What you need to do »
Below are records. Copy every line with "share" in it.

------------------------------------------------------------------------

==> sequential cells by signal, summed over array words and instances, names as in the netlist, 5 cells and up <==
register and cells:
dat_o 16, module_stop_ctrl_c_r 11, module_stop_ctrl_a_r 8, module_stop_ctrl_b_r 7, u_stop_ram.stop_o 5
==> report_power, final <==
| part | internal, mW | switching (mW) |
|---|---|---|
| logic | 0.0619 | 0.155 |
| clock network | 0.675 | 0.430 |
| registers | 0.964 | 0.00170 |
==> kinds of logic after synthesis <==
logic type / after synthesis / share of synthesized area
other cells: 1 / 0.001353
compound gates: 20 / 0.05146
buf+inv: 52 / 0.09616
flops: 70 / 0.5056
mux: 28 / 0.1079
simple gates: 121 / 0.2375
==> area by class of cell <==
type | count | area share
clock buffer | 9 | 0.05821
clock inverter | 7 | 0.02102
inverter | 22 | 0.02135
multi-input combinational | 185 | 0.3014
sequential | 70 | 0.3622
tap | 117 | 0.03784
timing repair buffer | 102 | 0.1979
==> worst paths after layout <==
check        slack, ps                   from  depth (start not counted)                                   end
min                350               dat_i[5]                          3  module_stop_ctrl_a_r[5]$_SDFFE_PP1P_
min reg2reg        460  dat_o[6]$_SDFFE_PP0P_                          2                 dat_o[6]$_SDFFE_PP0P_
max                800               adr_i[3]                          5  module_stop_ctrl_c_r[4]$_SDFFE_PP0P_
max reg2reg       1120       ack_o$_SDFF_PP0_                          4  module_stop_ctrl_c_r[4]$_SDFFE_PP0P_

------------------------------------------------------------------------

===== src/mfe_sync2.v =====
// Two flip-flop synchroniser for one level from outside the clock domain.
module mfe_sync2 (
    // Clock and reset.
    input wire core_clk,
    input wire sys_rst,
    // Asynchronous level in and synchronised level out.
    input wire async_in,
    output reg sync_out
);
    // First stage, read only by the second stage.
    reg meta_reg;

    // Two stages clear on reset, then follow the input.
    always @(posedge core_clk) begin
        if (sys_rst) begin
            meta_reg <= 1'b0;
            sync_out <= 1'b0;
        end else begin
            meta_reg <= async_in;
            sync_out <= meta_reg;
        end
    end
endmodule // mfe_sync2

------------------------------------------------------------------------

Response to the task »
logic type / after synthesis / share of synthesized area
type | count | area share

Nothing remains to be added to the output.